In Rome, Franco is about to get out of jail (9 years for robbery) and his ex and the mother of his children, Licia, changes the locks on her house. Franco intercepts the children, Luigi and Alessandro, in the courtyard, where they are playing football with other kids, and he takes them to the amusement park. Alessandro, a teenager, has a vivid memory of the beatings Franco gave his mother. Luigi, who is younger, is the one more attached to their father. Franco enters the house and terrorises Licia. It ends with the arrival of the police, his expulsion, and the two children literally torn from their mother’s arms and destined for a family home.

Years later, the youngest, Luigi, is affiliated to a group of neo-fascists. In a clash with boys from a social centre, Luigi stabbed one of his peers in the abdomen, was arrested and convicted. When he gets out of jail, he is contacted by his father who says he wants to start a new life with them. Alessandro is sceptical, and the opportunity offered by the family soon turns into a new nightmare. After a final confrontation between Luigi and his father, the epilogue will be dramatic: violence begets violence.

Played with great passion and incisiveness by all members of the cast – the young actor Francesco Gheghi and Barbara Ronchi (definitely consecrated by Kidnapped [+] and Non riattaccare [+]) are great, while Francesco Di Leva could successfully recite the Helsinki telephone book – the film is shot with a sure hand by Costabile, who had made his film debut with Una Femmina – The Code of Silence [+], about women victims of violence in the ‘Ndrangheta Calabrian clan, in competition in the Panorama section in Berlin. The main merit of the film – written by the filmmaker with Vittorio Moroni and Andriano Chiarelli – is precisely that it addresses a social theme – this time mostly from the point of view of the sons – which has entered the everyday debate, given the emergency of domestic abuse and femicides. The chosen style isn’t however that of social activist cinema. Costabile chooses the path of greater appeal to the large audience of the psychological thriller with forays into outright horror.

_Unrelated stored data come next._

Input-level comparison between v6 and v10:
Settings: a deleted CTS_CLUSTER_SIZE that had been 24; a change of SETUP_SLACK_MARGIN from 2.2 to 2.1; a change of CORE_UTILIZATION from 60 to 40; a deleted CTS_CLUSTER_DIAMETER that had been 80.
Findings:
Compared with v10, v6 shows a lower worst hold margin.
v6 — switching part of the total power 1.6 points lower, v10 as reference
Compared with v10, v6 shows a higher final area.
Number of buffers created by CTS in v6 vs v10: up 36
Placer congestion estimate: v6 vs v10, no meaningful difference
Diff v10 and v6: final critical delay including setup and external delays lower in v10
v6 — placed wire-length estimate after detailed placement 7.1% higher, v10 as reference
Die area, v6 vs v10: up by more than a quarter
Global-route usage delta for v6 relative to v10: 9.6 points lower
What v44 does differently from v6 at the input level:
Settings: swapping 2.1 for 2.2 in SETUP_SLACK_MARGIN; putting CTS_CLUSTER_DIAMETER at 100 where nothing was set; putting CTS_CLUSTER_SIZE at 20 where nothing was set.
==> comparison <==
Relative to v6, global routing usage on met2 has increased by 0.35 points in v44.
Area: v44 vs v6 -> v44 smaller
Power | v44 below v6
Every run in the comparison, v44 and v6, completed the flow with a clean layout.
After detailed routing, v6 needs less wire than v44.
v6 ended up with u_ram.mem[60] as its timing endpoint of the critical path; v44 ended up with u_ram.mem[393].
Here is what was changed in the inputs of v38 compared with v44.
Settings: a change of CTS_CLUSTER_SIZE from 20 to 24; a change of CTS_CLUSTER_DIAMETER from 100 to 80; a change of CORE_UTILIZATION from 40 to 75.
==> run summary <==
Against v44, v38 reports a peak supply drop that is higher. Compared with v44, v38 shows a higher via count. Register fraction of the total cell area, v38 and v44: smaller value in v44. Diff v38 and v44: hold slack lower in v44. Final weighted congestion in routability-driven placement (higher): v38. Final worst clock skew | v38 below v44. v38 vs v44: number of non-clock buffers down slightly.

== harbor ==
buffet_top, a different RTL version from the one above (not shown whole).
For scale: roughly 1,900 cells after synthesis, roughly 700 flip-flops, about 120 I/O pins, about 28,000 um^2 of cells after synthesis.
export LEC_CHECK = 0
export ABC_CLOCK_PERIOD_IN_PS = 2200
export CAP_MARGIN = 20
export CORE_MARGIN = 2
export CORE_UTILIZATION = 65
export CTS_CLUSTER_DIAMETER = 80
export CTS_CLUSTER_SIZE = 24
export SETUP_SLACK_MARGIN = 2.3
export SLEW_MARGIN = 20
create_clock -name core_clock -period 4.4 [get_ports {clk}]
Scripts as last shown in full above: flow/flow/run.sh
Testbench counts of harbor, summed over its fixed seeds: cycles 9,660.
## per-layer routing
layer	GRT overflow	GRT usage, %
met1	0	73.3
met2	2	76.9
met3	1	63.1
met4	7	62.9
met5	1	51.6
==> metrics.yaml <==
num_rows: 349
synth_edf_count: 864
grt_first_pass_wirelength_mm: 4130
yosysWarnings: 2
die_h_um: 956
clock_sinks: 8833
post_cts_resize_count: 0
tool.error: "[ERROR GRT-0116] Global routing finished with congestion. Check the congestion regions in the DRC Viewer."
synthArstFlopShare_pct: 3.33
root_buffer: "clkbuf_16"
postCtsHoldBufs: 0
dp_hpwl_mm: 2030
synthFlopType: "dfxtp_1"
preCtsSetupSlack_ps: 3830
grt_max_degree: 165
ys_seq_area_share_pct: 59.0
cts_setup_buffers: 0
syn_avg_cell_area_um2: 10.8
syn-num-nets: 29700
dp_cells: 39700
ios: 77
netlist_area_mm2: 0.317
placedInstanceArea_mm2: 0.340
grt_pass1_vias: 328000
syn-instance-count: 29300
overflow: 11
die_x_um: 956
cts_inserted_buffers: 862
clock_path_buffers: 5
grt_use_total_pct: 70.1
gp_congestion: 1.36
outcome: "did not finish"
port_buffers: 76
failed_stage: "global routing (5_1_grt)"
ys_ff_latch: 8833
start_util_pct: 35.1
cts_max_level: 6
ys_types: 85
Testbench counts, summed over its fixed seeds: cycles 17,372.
What follows belongs to an exercise in optimizing a design on an open flow for small area and few clock cycles per item; a production flow would make more cautious choices. The RTL was checked by simulation tests, not by an equivalence proof against the original design. Power and IR drop assume default switching activity.

// sorted_priority_queue_core
module sorted_priority_queue_core (
   input  wire logic                         clock,
   input  wire logic                         reset,
   input  wire logic                         csr_wr_en,
   input  wire logic                         csr_wr_data,
   input  wire logic                         req_valid,
   output logic                              req_ready,
   input  wire logic [spq_pkg::OP_W-1:0]     req_operation,
   input  wire logic [spq_pkg::KEY_W-1:0]    req_key,
   input  wire logic [spq_pkg::PAY_W-1:0]    req_payload,
   input  wire logic [spq_pkg::IDX_W-1:0]    req_position,
   input  wire logic [spq_pkg::CNT_W-1:0]    req_range_end,
   output logic                              rsp_valid,
   input  wire logic                         rsp_ready,
   output logic [spq_pkg::STAT_W-1:0]        rsp_status,
   output logic [spq_pkg::CNT_W-1:0]         rsp_index_out,
   output logic                              rsp_found,
   output logic [spq_pkg::CNT_W-1:0]         rsp_count,
   output logic                              rsp_is_empty,
   output logic [spq_pkg::KEY_W-1:0]         rsp_front_key,
   output logic [spq_pkg::PAY_W-1:0]         rsp_front_payload
);
Settings: LEC_CHECK=0, CAP_MARGIN=20, CORE_MARGIN=2, CORE_UTILIZATION=55, CTS_CLUSTER_DIAMETER=100, CTS_CLUSTER_SIZE=24, PLACE_DENSITY=0.7, SLEW_MARGIN=20, SYNTH_HIERARCHICAL=1, SYNTH_MINIMUM_KEEP_SIZE=0; clock period 5.5 ns.
standard.sh (not shown) runs the stock make flow with config.mk's settings and CLKGATE_MAP_FILE= SYNTH_SCRIPT=/design/flow/synth_recipe.tcl, a recipe that flattens the netlist after the stock synthesis.
==> flow/flow/run.sh <==
#!/bin/bash
# The standard layout, with a small plain buffer (instead of the library's
# default pick, a delay buffer) on every input and output port, and with
# ORFS's power recovery after global routing, which downsizes cells on paths
# with positive slack.
set -uo pipefail
export BUFFER_PORTS_ARGS="-buffer_cell sky130_fd_sc_hd__buf_2"
export RECOVER_POWER=100
bash standard.sh > standard.log 2>&1
Testbench counts at the start, summed over its fixed seeds: cycles 12,008, items 12,000.
Edit:
--- a/flow/config.mk
+++ b/flow/config.mk
@@ -10 +10 @@
-export CORE_UTILIZATION = 55
+export CORE_UTILIZATION = 40
@@ -13 +12,0 @@
-export PLACE_DENSITY = 0.7
What happened:
- design area came out higher by 1.3%
- wire length grows by 5.1%
- setup slack loses 0.0094 ns
- utilization is lower by 16 points
- sequential cell count does not change
Edit:
==> flow/run.sh (new file) <==
#!/bin/bash
# synth_recipe.tcl (not shown) runs the flow's synth.tcl, then flattens the netlist and writes it again
# the make line also repeats each setting of config.mk as NAME=value (left out here)
make -C /OpenROAD-flow-scripts/flow DESIGN_CONFIG=/design/flow/config.mk WORK_HOME=/design/flow/orfs CLKGATE_MAP_FILE= SYNTH_SCRIPT=/design/flow/synth_recipe.tcl finish
--- a/flow/config.mk
+++ b/flow/config.mk
@@ -8 +8 @@
-export CAP_MARGIN = 20
+export CAP_MARGIN = 5
@@ -13 +13 @@
-export SLEW_MARGIN = 20
+export SLEW_MARGIN = 5
removed: flow/flow/run.sh
removed: flow/standard.sh
Total power rose by 1.8%; worst setup slack gets better by 0.036 ns; design area rises by 2.9%; synthesized cell count is unchanged; sequential power stays flat; core utilization grows by 1.3 points; wire length came out lower by 2.4%; via count fell by 0.75%; hold slack is better by 0.0042 ns; global-route usage decreases by 0.61 points; clock-buffer cell count went up by 4.

* * *

Setup of the previous run:
Starting RTL as in the previous note.
Design sorted_priority_queue_core, start of the top module:
module sorted_priority_queue_core (
   input  wire logic                         clock,
   input  wire logic                         reset,
   input  wire logic                         csr_wr_en,
   input  wire logic                         csr_wr_data,
   input  wire logic                         req_valid,
   output logic                              req_ready,
   input  wire logic [spq_pkg::OP_W-1:0]     req_operation,
   input  wire logic [spq_pkg::KEY_W-1:0]    req_key,
   input  wire logic [spq_pkg::PAY_W-1:0]    req_payload,
   input  wire logic [spq_pkg::IDX_W-1:0]    req_position,
   input  wire logic [spq_pkg::CNT_W-1:0]    req_range_end,
   output logic                              rsp_valid,
   input  wire logic                         rsp_ready,
   output logic [spq_pkg::STAT_W-1:0]        rsp_status,
   output logic [spq_pkg::CNT_W-1:0]         rsp_index_out,
   output logic                              rsp_found,
   output logic [spq_pkg::CNT_W-1:0]         rsp_count,
   output logic                              rsp_is_empty,
   output logic [spq_pkg::KEY_W-1:0]         rsp_front_key,
   output logic [spq_pkg::PAY_W-1:0]         rsp_front_payload
);
   localparam int DEPTH = spq_pkg::DEPTH;
   localparam int CW    = spq_pkg::CNT_W;
   logic                           sort_desc_ff;
   logic [CW-1:0]                  occupancy_ff;
   logic [CW-1:0]                  occupancy_in;
   logic                           rsp_valid_ff;
  ...
export LEC_CHECK = 0
export CAP_MARGIN = 5
export CORE_MARGIN = 2
export CORE_UTILIZATION = 55
export CTS_CLUSTER_DIAMETER = 100
export CTS_CLUSTER_SIZE = 24
export PLACE_DENSITY = 0.7
export SLEW_MARGIN = 5
export SYNTH_HIERARCHICAL = 1
export SYNTH_MINIMUM_KEEP_SIZE = 0
create_clock -name core_clock -period 5.5 [get_ports {clock}]
run.sh (not shown) runs the stock make flow with config.mk's settings and CLKGATE_MAP_FILE= SYNTH_SCRIPT=/design/flow/synth_recipe.tcl, a recipe that flattens the netlist after the stock synthesis.
Stock flow here: none of the scripts above is used.
Testbench counts of the previous run, summed over its fixed seeds: cycles 12,008, items 12,000.
What the current run does differently from the previous run at the input level:
- removing PLACE_DENSITY (formerly 0.7)
- changing SLEW_MARGIN from 5 to 20
- changing CAP_MARGIN from 5 to 20
- changing CORE_UTILIZATION from 55 to 40
==> flow/flow/run.sh (new file) <==
#!/bin/bash
# The standard layout, with a small plain buffer (instead of the library's
# default pick, a delay buffer) on every input and output port.
set -uo pipefail
export BUFFER_PORTS_ARGS="-buffer_cell sky130_fd_sc_hd__buf_2"
bash standard.sh > standard.log 2>&1
==> flow/standard.sh (new file) <==
#!/bin/bash
# synth_recipe.tcl (not shown) runs the flow's synth.tcl, then flattens the netlist and writes it again
# the make line also repeats each setting of config.mk as NAME=value (left out here)
make -C /OpenROAD-flow-scripts/flow DESIGN_CONFIG=/design/flow/config.mk WORK_HOME=/design/flow/orfs CLKGATE_MAP_FILE= SYNTH_SCRIPT=/design/flow/synth_recipe.tcl "${@:-finish}"
removed: flow/run.sh
Results
- In the reports for the previous run and the current run, the smaller number of stages on the worst setup path belongs to the previous run.
- Going from the previous run to the current run, share of power burned in combinational logic shrinks by 0.9 points.
- Est. power | the current run vs the previous run | the current run higher
- Met3 routed wirelength, the previous run and the current run: higher on the current run
- In the current run, the latest clock arrival within the worst-skew pair came out 0.05 ns above the value in the previous run.
- Against the previous run as the reference, the current run delivers a higher final wirelength.
- Relative to the previous run, the post-route standard cell area excluding fillers measured on the current run has decreased slightly.

==> what the ideal ports hide <==
The results above use ideal ports. As a check the final layouts listed here were re-extracted and re-timed, cells and wires unchanged.
Step 1: set_driving_cell puts a clkbuf_16 on clock and a buf_2 on each other input, an assumption about the parent block.
Step 2, shift: input delay + t, output delay - t, t = (earliest + latest rising clock arrival at the registers) / 2. This alone moves slack from input paths to output paths.
Slacks: ideal / step 1 / step 2; pairs: ideal / step 1.
| run | t (ns) | setup slack, ns | worst slew at a driven data input, ns |
|---|---|---|---|
| the first run of note 1 | 0.726 | 0.499 / 0.549 / -0.177 | 0.05 |
| the second run of note 1 | 0.762 | 0.489 / 0.511 / -0.251 | 0.08 |
| the third run of note 1 | 0.750 | 0.525 / 0.455 / 0.021 | 0.06 |
| the previous run | 0.713 | 0.725 / 0.768 / 0.055 | 0.05 |
| the current run | 0.760 | 0.857 / 0.838 / 0.135 | 0.08 |
With both steps, setup timing fails in the first run of note 1 and the second run of note 1, where it was met with ideal ports. For the second run of note 1, which loses most, drivers alone change the setup slack by +0.022 ns; drivers and shift together by -0.740 ns.
Source: an optimization exercise on an open RTL-to-GDS flow (aim: small area, a short achievable clock period and few clock cycles per item). Production flows keep margins and buffers that such runs may drop. No functional check of the RTL was part of any run shown here.

## flow/design.v (module list and top-level ports; edited modules follow where they fit)
// module act_requant_pipe: 2287 lines
// module arp_fa: 10 lines
// module arp_ha: 9 lines
module act_requant_pipe #(
   parameter int LANES    = 4,
   parameter int IN_W     = 24,
   parameter int OUT_W    = 8,
   parameter int DQ_SHIFT = 13,
   parameter int RQ_SHIFT = 8,
   parameter int LEN_W    = 16
) (
   input  logic                clk,
   input  logic                rst,
   input  logic                start,
   input  logic [1:0]          cfg_mode,
   input  logic [IN_W-1:0]     cfg_bias,
   input  logic [7:0]          cfg_dq_scale,
   input  logic [7:0]          cfg_rq_scale,
   input  logic [LEN_W-1:0]    cfg_len,
   input  logic                in_valid,
   output logic                in_ready,
   input  logic [LANES*IN_W-1:0] in_data,
   output logic                out_valid,
   input  logic                out_ready,
   output logic [LANES*OUT_W-1:0] out_data,
   output logic                out_last,
   output logic                busy,
   output logic                done,
   output logic [15:0]         sat_cnt
);
  // ...
==> flow/flow/run.sh <==
#!/bin/bash
# Standard layout, with port buffers of a stronger type than buffer_ports picks by default.
cp standard.sh standard.sh.txt 2>/dev/null
export BUFFER_PORTS_ARGS="-buffer_cell sky130_fd_sc_hd__buf_4"
bash standard.sh > standard.log 2>&1
==> flow/standard.sh <==
#!/bin/bash
# synth_recipe.tcl (not shown) runs the flow's synth.tcl, then flattens the netlist and writes it again
# the make line also repeats each setting of config.mk as NAME=value (left out here)
make -C /OpenROAD-flow-scripts/flow DESIGN_CONFIG=/design/flow/config.mk WORK_HOME=/design/flow/orfs CLKGATE_MAP_FILE= SYNTH_SCRIPT=/design/flow/synth_recipe.tcl "${@:-finish}"
==> flow/config.mk <==
export PLATFORM = sky130hd
export DESIGN_NAME = act_requant_pipe
export DESIGN_NICKNAME = act_requant_pipe
export VERILOG_FILES = /design/flow/design.v
export SDC_FILE = /design/flow/constraint.sdc
export NUM_CORES = 4
export LEC_CHECK = 0
export CAP_MARGIN = 20
export CORE_MARGIN = 2
export CORE_UTILIZATION = 40
export SETUP_SLACK_MARGIN = 5
export SLEW_MARGIN = 20
export SYNTH_HIERARCHICAL = 1
export SYNTH_MINIMUM_KEEP_SIZE = 0
==> flow/constraint.sdc <==
create_clock -name core_clock -period 13.0 [get_ports {clk}]
set_input_delay 2.6000 -clock core_clock [delete_from_list [all_inputs] [get_ports {clk}]]
set_output_delay 2.6000 -clock core_clock [all_outputs]
set_load 0.01 [all_outputs]
==> run summary, run 1 <==
Crit-path cells -> a22oi_1 > xnor2_1 > fa_1 > fa_1 > fa_1 > ha_1 > nand3_1 > nor4_1 > o21ai_0 > a21oi_1 > o2111ai_1 > a21boi_0 > nand4_1 > a311oi_1 > a21oi_1 > xnor2_1
Area leader, netlist -> edfxtp_1
Post-Layout Cell Count -> 9520
Wire length on met3 -> 9570 um
Final Util -> 0.433
Multi-input gate share of the layout cell area -> 0.660
Diodes inserted -> 2
Ports -> 212
Critical path arrival -> 6.26 ns
Fill count -> 17552
Most frequent cells in the layout -> 831 x xnor2_1, 795 x fa_1, 780 x ha_1
Invs w/o clock -> 170
Non-clock buffer share of cell area -> 0.0250
Worst setup path end -> g_lane[3].s2_d[18]
Post-synthesis mux area share -> 0.00740
EDFF count, synth -> 573
Uppermost routed layer -> met5
Global-route wire length before repair -> 297000 um
Max Cap Viol -> 0
Max FO, Critical Path -> 26
Reg clk slew, reported paths -> 0.06 ns
HPWL Detailed -> 138000 um
Vias per Instance -> 5.50
Status -> finished clean
Ranking of synthesized cells by area -> edfxtp_1 23%, fa_1 21%, ha_1 13%, xnor2_1 9.7%, a22oi_1 6.4%
Detail Route Antenna Nets -> 0
Iteration-0 DRC count of the detailed router -> 3584
Depth of the worst hold-timing path -> 0
M1 GR Usage -> 0.271
Bufs and invs on worst path -> 0
Mapped Avg Cell Area -> 10.5 sq um
Num rows -> 159
Hold buffers post-CTS -> 0
==> run 2: changes to the inputs <==
--- a/flow/design.v
+++ b/flow/design.v
@@ -26,17 +26,18 @@
    output logic [15:0]         sat_cnt
 );
    localparam int X_W = IN_W + 1;           
    localparam int P_W = X_W + 8;            
    localparam int D_W = P_W - DQ_SHIFT;     
    localparam int Y_W = 17;                 
    localparam int Q_W = Y_W + 8;            
    logic                   busy_r, done_r, rem_nz;
-   logic [LEN_W-1:0]       in_rem;
+   logic [LEN_W-1:0]       in_rem, len_m1;
+   logic                   len_nz, len_gt1;
    logic [1:0]             mode;
    logic [IN_W-1:0]        bias_r;
    logic                   v1, v2, v3, v4, v5, l1, l2, l3, l4, l5, o_v, o_l, s_v, s_l;
    logic                   en, acc, in_fire, in_last, pop, push;
    logic [IN_W-1:0]        bias_e;
    logic [LANES*10-1:0]    r_c, o_d, s_d;
    function automatic logic [12:0] booth8(input logic [7:0] b);
       logic [9:0] e;
@@ -45,37 +46,35 @@
       for (int i = 0; i < 4; i++) begin
          one[i] = e[2*i+1] ^ e[2*i];
          two[i] = (e[2*i+2] & ~e[2*i+1] & ~e[2*i]) | (~e[2*i+2] & e[2*i+1] & e[2*i]);
          neg[i] = e[2*i+2];
       end
       booth8 = {b[7], neg, two, one};
    endfunction
    assign en = !s_v;
-   assign acc = busy_r ? rem_nz : start && cfg_len != '0;
+   assign len_m1 = cfg_len - 1'b1;
+   assign len_nz = cfg_len != '0;
+   assign len_gt1 = |cfg_len[LEN_W-1:1];
+   assign acc = busy_r ? rem_nz : start && len_nz;
    assign in_ready = en && (!busy_r || rem_nz);
    assign in_fire = in_valid && en && acc;
    assign in_last = busy_r ? in_rem == LEN_W'(1) : cfg_len == LEN_W'(1);
    assign bias_e = busy_r ? bias_r : cfg_bias;
    assign pop = o_v && out_ready;
    assign push = en && v5;
    assign out_valid = o_v;
    assign out_last = o_l;
    assign busy = busy_r;
    assign done = done_r || (pop && o_l);
    for (genvar i = 0; i < LANES; i++) begin : g_lane
       logic [X_W-1:0] s1_x;
-      localparam bit DQ_IDLE = i % 2 == 1;
-      localparam bit DQ_RST = i >= LANES / 2;
       logic [12:0]    dq_l, rq_l;
       always_ff @(posedge clk) begin
-         if (DQ_RST && rst) begin
-            dq_l <= '0;
-            rq_l <= '0;
-         end else if (!busy_r && (DQ_IDLE || start)) begin
+         if (!busy_r && start) begin
             dq_l <= booth8(cfg_dq_scale);
             rq_l <= booth8(cfg_rq_scale);
          end
       end
       logic [D_W-1:0] s2_d;
       logic [21:0]    s3_w;
       logic [1:0]     s3_sel;
       logic [Y_W-1:0] s4_y;
@@ -2258,18 +2257,18 @@
          end else if (pop) begin
             if (s_v) s_v <= 1'b0;
             else o_v <= 1'b0;
          end
          done_r <= 1'b0;
          if (done) busy_r <= 1'b0;
          if (!busy_r && start) begin
             busy_r <= 1'b1;
-            in_rem <= cfg_len - LEN_W'(in_fire);
-            rem_nz <= cfg_len > LEN_W'(in_fire);
+            in_rem <= in_fire ? len_m1 : cfg_len;
+            rem_nz <= in_fire ? len_gt1 : len_nz;
             if (cfg_len == '0) done_r <= 1'b1;
          end else if (in_fire) begin
             in_rem <= in_rem - 1'b1;
             rem_nz <= in_rem != LEN_W'(1);
          end
       end
    end
    logic [2:0]  n_sat;
==> flow/flow/run.sh (replaced) <==
#!/bin/bash
cp standard.sh standard.sh.txt
sed -e 's/SETUP_SLACK_MARGIN=[-0-9.]*/SETUP_SLACK_MARGIN=7.5/' standard.sh > standard_margin.sh
export BUFFER_PORTS_ARGS="-buffer_cell sky130_fd_sc_hd__buf_4"
bash standard_margin.sh > standard.log 2>&1
==> run 2 against run 1 <==
Compared with the run above: still clean on timing, DRC and antenna; cell area shrank 2.4%; clock-buffer cell count shrank 16; setup slack gained 0.16 ns; core utilization grew 0.48 points; highest routed layer is now met4.
Source: an optimization exercise on an open RTL-to-GDS flow (aim: small area, a short achievable clock period and few clock cycles per item). Production flows keep margins and buffers that such runs may drop. Only simulation tests tie the RTL to the original design; equivalence was not proved. Power figures rest on the tool's default switching activity, not on a simulated workload.

==> inputs of fjord <==
## strassen_seq_mac
module strassen_seq_mac #(
  parameter int WIDTH   = 16,
  parameter int MUL_LAT = 2
) (
  input  logic                       clk,
  input  logic                       rst_n,
  input  logic                       in_valid,
  output logic                       in_ready,
  input  logic [4*WIDTH-1:0]         a_i,
  input  logic [4*WIDTH-1:0]         b_i,
  output logic                       out_valid,
  input  logic                       out_ready,
  output logic [4*(2*WIDTH+1)-1:0]   c_o,
  output logic                       busy
);
  localparam int W  = 16;
  localparam int OW = 2 * W + 1;
  logic            sk_v_q, v1_q, v2_q, v3_q;
  logic            sk_v_d, v1_d, v2_d, v3_d;
  logic            rdy_q, busy_q;
  logic [4*W-1:0]  sk_a_q, sk_b_q;
  logic [4*W-1:0]  a_q, b_q;
  logic [4*OW-1:0] c_q;
  logic            adv, accept;
  logic [OW-1:0]   c11, c12, c21, c22;
  assign adv       = ~v3_q | out_ready;
  assign in_ready  = rdy_q;
  assign accept    = in_valid & ~sk_v_q;
  assign out_valid = v3_q;
  assign busy      = busy_q;
  assign c_o       = c_q;
  always_comb begin
    if (adv) begin
      sk_v_d = 1'b0;
  ...
Settings: LEC_CHECK=0, ABC_CLOCK_PERIOD_IN_PS=4000, CAP_MARGIN=20, CORE_MARGIN=2, CORE_UTILIZATION=55, PLACE_DENSITY=0.65, SLEW_MARGIN=20; clock period 11.0 ns.
standard.sh (not shown) runs the stock make flow with config.mk's settings and CLKGATE_MAP_FILE= SYNTH_SCRIPT=/design/flow/synth_recipe.tcl, a recipe that flattens the netlist after the stock synthesis.
==> flow/flow/run.sh <==
#!/bin/bash
# Own layout flow: the standard synthesis, then an inverter clean-up of the
# synthesized netlist (polfix.py: full adders take whichever polarity needs the
# fewest inverters), then the standard layout steps from floorplan to finish.
# flow/extra.txt lists extra make variables, one per line: a setup margin
# (ns) that asks ORFS's timing repair to aim below the design's period, and
# the cell buffer_ports uses for the port buffers.
set -euo pipefail
W=$(pwd)
R=$W/orfs/results/${FLOW_PLATFORM}/strassen_seq_mac/base
EXTRA=()
if [[ -f flow/extra.txt ]]; then
  while read -r kv; do [[ -n "$kv" ]] && EXTRA+=("$kv"); done < flow/extra.txt
fi
bash standard.sh synth > "$W/synth.log" 2>&1
cp "$R/1_2_yosys.v" "$W/synth_netlist.v"
LIB=$(ls "$FLOW_HOME/platforms/$FLOW_PLATFORM/lib/"*tt_025C_1v80.lib | head -1)
python3 flow/polfix.py "$W/synth_netlist.v" "$W/polfix_netlist.v" "$LIB" > "$W/polfix.log" 2>&1
cp "$W/polfix_netlist.v" "$R/1_2_yosys.v"
rm -f "$R/1_synth.odb" "$R/1_synth.sdc"
bash standard.sh "${EXTRA[@]}" finish > "$W/layout.log" 2>&1
test -f "$W/out/final.def"
==> flow/flow/extra.txt <==
SETUP_SLACK_MARGIN=7
BUFFER_PORTS_ARGS=-buffer_cell sky130_fd_sc_hd__buf_2
Other scripts of this flow, unchanged in this note and not shown: flow/flow/polfix.py
==> inputs of yarrow, as changes to fjord <==
==> flow/flow/extra.txt (replaced) <==
SETUP_SLACK_MARGIN=7.3
BUFFER_PORTS_ARGS=-buffer_cell sky130_fd_sc_hd__buf_2
==> run notes <==
quantity	yarrow	fjord
Result of the run	stopped before the end	complete, no violations
Stage where the flow stopped	detailed routing	-
Largest net degree at the start of global routing	148	169
Global placement routability congestion	0.908	0.895
Total clock buffers created by CTS	102	100
Total global-route track usage	35.5%	33.3%
Number of gates given a new drive strength after cts	377	108
Post-CTS setup repair buffer count	138	8
First-pass GRT wire length	381000 um	362000 um
Number of placed instances, taps included	8396	8394
Global Route met1 Usage	44.9%	43.2%
Global Route met2 Usage	53.2%	50.9%
Cell area reported after detailed placement	0.0831 mm^2	0.0831 mm^2
Total half-perimeter wirelength after legalization and detailed placement	152000 um	150000 um
Number of global-route vias before repair	61022	59804
Antenna violations before repair	15	18
Testbench counts of fjord, summed over its fixed seeds: cycles 984, items 960.
Testbench counts of yarrow, summed over its fixed seeds: cycles 984, items 960.


==> inputs of run H <==
strassen_seq_mac again, from the RTL that the note above started with.
export LEC_CHECK = 0
export ABC_CLOCK_PERIOD_IN_PS = 4000
export CAP_MARGIN = 20
export CORE_MARGIN = 2
export CORE_UTILIZATION = 55
export CTS_BUF_LIST = sky130_fd_sc_hd__clkbuf_8
export PLACE_DENSITY = 0.65
export SLEW_MARGIN = 20
create_clock -name core_clock -period 11.0 [get_ports {clk}]
Scripts as last shown in full above: flow/flow/run.sh
Other scripts of this flow, unchanged in this note and not shown: flow/flow/extra.txt, flow/flow/polfix.py
==> inputs of run E, as changes to run H <==
Settings changed: CORE_UTILIZATION 55 to 40, CTS_BUF_LIST sky130_fd_sc_hd__clkbuf_8 to not set, PLACE_DENSITY 0.65 to not set.
==> summary of the runs <==
- In run E the sequential power is larger than in run H, by about 0.7%.
- Die area: run E is higher than run H (37%).
- Clock skew: run H is higher than run E (0.018 ns).
- In run H the first-iteration DRC count is higher than in run E, by 27%.
- Against run H, the sequential share of layout area of run E is lower by 0.34 points.
- Between run H and run E, the lower final cell count is in run H (gap about 6%, measured against run E).
- Of run H and run E, run E has the higher total power (gap about 1.6%, measured against run E).
- In run E the count of clock-buffer cells in the layout is lower than in run H, by 29.
- Between run E and run H, the lower global-route usage is in run E (gap 8.2 points).
- In run E the critical path depth is lower than in run H, by 6.
Testbench counts of run H, summed over its fixed seeds: cycles 984, items 960.
Testbench counts of run E, summed over its fixed seeds: cycles 984, items 960.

The gloomy and sinister photography in interiors signed by Giuseppe Maio and the editing by Cristiano Travaglioli, and especially the original score by Valerio Vigliar, made of low and prolonged industrial sounds, don’t spare us transitions that are almost jump scares.

This option could be appreciated by a certain audience in the mood for stronger emotions and accepted with more hesitation by a more exigent public. The question is whether an immersive experience of 120 minutes in the brutality of a psychopathic subject to address domestic violence and its consequences on children was necessary. Giampaolo Letta, the film’s distributor, hopes that the film will be projected in schools and in cinemas without restrictions (6+). It’s doubtful family education is done by showing children a father à la Jack Torrance in The Shining.